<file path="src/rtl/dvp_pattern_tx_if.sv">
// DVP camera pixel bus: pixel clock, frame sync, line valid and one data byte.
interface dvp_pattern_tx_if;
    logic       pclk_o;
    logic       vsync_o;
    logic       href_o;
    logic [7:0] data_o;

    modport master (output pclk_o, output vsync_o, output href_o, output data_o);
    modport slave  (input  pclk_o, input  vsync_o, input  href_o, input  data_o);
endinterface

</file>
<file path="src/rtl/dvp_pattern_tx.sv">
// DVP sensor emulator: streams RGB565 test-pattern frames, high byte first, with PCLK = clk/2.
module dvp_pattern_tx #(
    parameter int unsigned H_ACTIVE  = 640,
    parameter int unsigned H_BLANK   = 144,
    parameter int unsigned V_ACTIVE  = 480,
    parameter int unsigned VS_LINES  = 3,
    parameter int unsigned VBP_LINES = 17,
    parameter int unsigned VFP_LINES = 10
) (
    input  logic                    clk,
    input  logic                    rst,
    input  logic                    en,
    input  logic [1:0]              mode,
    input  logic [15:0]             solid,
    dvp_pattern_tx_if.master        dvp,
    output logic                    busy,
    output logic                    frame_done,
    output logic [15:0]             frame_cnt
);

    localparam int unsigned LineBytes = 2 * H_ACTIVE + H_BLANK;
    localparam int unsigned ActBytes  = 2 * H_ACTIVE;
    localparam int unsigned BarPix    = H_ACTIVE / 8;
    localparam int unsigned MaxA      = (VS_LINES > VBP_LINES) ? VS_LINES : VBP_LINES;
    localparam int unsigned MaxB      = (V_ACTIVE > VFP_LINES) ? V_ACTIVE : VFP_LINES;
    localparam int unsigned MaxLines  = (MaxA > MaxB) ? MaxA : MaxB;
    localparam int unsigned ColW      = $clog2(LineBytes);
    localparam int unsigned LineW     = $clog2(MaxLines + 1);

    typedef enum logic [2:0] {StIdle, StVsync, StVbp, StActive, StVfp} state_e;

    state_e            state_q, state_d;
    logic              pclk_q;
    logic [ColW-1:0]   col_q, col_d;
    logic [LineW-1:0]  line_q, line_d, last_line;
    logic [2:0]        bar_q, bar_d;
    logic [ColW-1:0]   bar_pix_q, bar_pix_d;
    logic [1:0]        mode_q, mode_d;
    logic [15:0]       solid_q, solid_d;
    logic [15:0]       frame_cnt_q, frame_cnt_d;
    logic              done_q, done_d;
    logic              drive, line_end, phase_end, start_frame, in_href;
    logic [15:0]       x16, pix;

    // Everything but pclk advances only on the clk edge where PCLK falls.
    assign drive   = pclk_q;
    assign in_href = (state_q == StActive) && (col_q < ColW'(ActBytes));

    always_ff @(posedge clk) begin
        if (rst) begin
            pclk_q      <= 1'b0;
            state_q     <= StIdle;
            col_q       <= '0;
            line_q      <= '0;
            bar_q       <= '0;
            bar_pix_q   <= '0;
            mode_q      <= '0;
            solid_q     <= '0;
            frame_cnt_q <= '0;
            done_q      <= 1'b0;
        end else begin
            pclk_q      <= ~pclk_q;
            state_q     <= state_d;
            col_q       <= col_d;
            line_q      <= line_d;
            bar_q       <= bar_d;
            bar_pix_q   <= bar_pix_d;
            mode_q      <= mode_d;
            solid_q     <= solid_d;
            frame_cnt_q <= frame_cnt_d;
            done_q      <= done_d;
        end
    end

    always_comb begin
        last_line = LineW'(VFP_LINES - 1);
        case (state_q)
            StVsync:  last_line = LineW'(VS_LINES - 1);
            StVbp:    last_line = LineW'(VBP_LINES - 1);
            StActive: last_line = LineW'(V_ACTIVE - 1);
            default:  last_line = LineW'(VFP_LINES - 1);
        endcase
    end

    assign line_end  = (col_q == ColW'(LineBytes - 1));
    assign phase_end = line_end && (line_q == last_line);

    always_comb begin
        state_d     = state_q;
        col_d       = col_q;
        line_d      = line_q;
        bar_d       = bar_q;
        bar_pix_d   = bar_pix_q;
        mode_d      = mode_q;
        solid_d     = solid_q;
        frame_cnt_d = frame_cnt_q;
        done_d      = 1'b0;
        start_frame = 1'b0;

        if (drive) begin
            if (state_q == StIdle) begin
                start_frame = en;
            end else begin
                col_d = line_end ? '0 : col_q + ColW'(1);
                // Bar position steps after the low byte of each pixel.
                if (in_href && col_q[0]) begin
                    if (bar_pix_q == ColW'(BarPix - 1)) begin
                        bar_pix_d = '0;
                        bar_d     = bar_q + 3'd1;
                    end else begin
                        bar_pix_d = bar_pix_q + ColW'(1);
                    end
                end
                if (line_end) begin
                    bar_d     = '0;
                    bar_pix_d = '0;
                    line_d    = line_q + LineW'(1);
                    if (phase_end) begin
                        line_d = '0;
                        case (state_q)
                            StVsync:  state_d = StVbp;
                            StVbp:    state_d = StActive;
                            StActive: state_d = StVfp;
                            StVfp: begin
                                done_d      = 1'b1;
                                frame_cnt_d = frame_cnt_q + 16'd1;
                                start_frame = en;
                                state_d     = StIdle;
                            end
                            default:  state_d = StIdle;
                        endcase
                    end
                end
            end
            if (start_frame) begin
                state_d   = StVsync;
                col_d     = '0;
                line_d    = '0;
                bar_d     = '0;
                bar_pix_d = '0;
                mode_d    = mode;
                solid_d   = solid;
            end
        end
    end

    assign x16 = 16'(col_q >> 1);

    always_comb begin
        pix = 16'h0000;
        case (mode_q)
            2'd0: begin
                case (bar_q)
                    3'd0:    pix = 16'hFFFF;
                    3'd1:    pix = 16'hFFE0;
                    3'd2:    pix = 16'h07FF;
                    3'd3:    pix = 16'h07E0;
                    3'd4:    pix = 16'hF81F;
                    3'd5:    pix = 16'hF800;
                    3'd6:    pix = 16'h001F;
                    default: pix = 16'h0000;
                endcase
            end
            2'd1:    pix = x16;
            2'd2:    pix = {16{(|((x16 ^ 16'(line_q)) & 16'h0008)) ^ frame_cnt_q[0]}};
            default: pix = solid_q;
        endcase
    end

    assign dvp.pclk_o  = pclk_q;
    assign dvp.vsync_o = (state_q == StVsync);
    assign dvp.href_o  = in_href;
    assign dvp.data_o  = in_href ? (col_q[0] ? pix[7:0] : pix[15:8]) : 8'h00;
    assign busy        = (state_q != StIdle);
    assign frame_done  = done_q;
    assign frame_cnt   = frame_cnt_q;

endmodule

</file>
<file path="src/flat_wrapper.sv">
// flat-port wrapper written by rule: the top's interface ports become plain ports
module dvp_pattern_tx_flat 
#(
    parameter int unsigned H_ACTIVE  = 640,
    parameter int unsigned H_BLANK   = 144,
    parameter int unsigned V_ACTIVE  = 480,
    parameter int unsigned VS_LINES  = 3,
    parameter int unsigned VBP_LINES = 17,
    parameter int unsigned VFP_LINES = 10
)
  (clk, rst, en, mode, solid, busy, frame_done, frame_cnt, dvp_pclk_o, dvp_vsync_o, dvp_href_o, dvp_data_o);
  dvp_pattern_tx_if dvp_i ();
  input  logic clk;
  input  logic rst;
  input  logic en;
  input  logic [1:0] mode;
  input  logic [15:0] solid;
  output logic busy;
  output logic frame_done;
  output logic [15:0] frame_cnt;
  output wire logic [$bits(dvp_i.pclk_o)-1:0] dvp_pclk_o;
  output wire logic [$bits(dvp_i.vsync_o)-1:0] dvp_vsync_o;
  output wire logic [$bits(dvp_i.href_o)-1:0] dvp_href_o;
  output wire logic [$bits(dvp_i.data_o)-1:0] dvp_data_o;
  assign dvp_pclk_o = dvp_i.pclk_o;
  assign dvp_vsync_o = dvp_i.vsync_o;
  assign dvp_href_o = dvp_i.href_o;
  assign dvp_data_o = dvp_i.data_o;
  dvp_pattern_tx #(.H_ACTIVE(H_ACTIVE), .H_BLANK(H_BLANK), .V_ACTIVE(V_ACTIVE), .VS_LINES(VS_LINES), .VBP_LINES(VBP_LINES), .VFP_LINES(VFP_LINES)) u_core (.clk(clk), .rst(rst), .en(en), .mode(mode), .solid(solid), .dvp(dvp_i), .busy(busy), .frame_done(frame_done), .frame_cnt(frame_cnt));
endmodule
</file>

━━━━━━━━━━━━━━━━

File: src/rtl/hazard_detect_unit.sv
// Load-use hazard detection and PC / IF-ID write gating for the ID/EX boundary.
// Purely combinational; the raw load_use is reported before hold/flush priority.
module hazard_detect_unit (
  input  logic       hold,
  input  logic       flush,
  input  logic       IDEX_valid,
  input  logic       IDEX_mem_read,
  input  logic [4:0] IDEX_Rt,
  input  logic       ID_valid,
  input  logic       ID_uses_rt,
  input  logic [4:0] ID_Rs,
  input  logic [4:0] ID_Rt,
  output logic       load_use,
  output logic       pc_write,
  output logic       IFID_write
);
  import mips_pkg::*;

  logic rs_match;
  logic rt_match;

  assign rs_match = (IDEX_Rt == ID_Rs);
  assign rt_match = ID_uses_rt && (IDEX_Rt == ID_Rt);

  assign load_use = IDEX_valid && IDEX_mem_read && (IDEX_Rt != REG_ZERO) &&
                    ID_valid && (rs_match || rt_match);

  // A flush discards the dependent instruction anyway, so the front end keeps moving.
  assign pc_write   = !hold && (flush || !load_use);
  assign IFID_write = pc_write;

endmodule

━━━━━━━━━━━━━━━━

Exercise
Check each line of the data for "MaxLines". Copy the lines where it turns up.

Expected answer
    localparam int unsigned MaxLines  = (MaxA > MaxB) ? MaxA : MaxB;
    localparam int unsigned LineW     = $clog2(MaxLines + 1);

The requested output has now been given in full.